======== DATA

`config.mk`:
```
export PLATFORM = sky130hd
export DESIGN_NAME = fcs_top
export DESIGN_NICKNAME = d
export VERILOG_FILES = /design/src/core/fcs_pkg.sv /design/src/core/fcs_dial_filter.sv /design/src/core/fcs_top.sv
export SDC_FILE = /design/constraint.sdc
export NUM_CORES = 1
export LEC_CHECK = 0
export CORE_MARGIN = 2
export CORE_UTILIZATION = 28
export DETAILED_ROUTE_END_ITERATION = 16
export DONT_BUFFER_PORTS = 1
export PLACE_DENSITY_LB_ADDON = 0.2
export SLEW_MARGIN = 30
export SYNTH_ARGS = -nofsm -noshare
export SYNTH_HDL_FRONTEND = slang
export SYNTH_SLANG_ARGS = --single-unit
```
`constraint.sdc`:
```
create_clock -name aclk -period 3.8 [get_ports aclk]
set_input_delay 0.38 -clock aclk [delete_from_list [all_inputs] [get_ports aclk]]
set_output_delay 0.38 -clock aclk [all_outputs]
set_load 0.05 [all_outputs]
```
File: src/asp_baud_gen.sv
// Internal auto-reload baud generator: one overflow pulse per wrap.
// Assumes run, speed and reload come from registers on core_clk.
`timescale 1ns/1ns
`include "asp_params.svh"
module asp_baud_gen
	import asp_pkg::*;
#(
	parameter int CNT_W = 8,
	parameter int PRESCALE = `ASP_PRESCALE_DEF
) (
	input wire logic core_clk,
	input wire logic sys_rst,
	input wire logic runBit,
	input wire logic speedBit,
	input wire logic [CNT_W-1:0] reloadValue,
	output logic ovfTick
);

	localparam int PW = $clog2(PRESCALE);

	if (CNT_W < 2 || PRESCALE < 2) begin : g_badParam
		$error("asp_baud_gen: CNT_W and PRESCALE must be at least 2");
	end

	typedef struct packed {
		logic [PW-1:0] pre;
		logic [CNT_W-1:0] cnt;
		logic ovf;
	} asp_bgen_s;

	asp_bgen_s s_q;
	asp_bgen_s s_d;
	logic step;

	////////////////////////////////////////////////////////////////////
	always_comb begin
		s_d = s_q;
		s_d.ovf = 1'b0;
		step = 1'b0;
		if (runBit) begin
			// Slow mode divides the peripheral clock first
			step = speedBit || (s_q.pre == PW'(PRESCALE - 1));
			if (speedBit || step) begin
				s_d.pre = '0;
			end else begin
				s_d.pre = PW'(s_q.pre + 1'b1);
			end
			if (step) begin
				if (s_q.cnt == '1) begin
					s_d.cnt = reloadValue;
					s_d.ovf = 1'b1;
				end else begin
					s_d.cnt = CNT_W'(s_q.cnt + 1'b1);
				end
			end
		end else begin
			s_d.pre = '0;
		end
	end

	always_ff @(posedge core_clk) begin
		if (sys_rst) begin
			s_q <= '0;
		end else begin
			s_q <= s_d;
		end
	end

	assign ovfTick = s_q.ovf;

	////////////////////////////////////////////////////////////////////
	property p_reloadAfterOvf;
		@(posedge core_clk) disable iff (sys_rst)
		ovfTick && $stable(reloadValue) |-> s_q.cnt == reloadValue;
	endproperty
	a_reloadAfterOvf: assert property (p_reloadAfterOvf)
		else $error("counter not reloaded at overflow");

	property p_haltWhenStopped;
		@(posedge core_clk) disable iff (sys_rst)
		!runBit ##1 !runBit |-> !ovfTick && $stable(s_q.cnt);
	endproperty
	a_haltWhenStopped: assert property (p_haltWhenStopped)
		else $error("generator moved while stopped");

endmodule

================

▸ **TASK**
Tally up the lines in the records containing the word "ovfTick", then give the count and nothing else.

▸ **EXPECTED OUTPUT**
4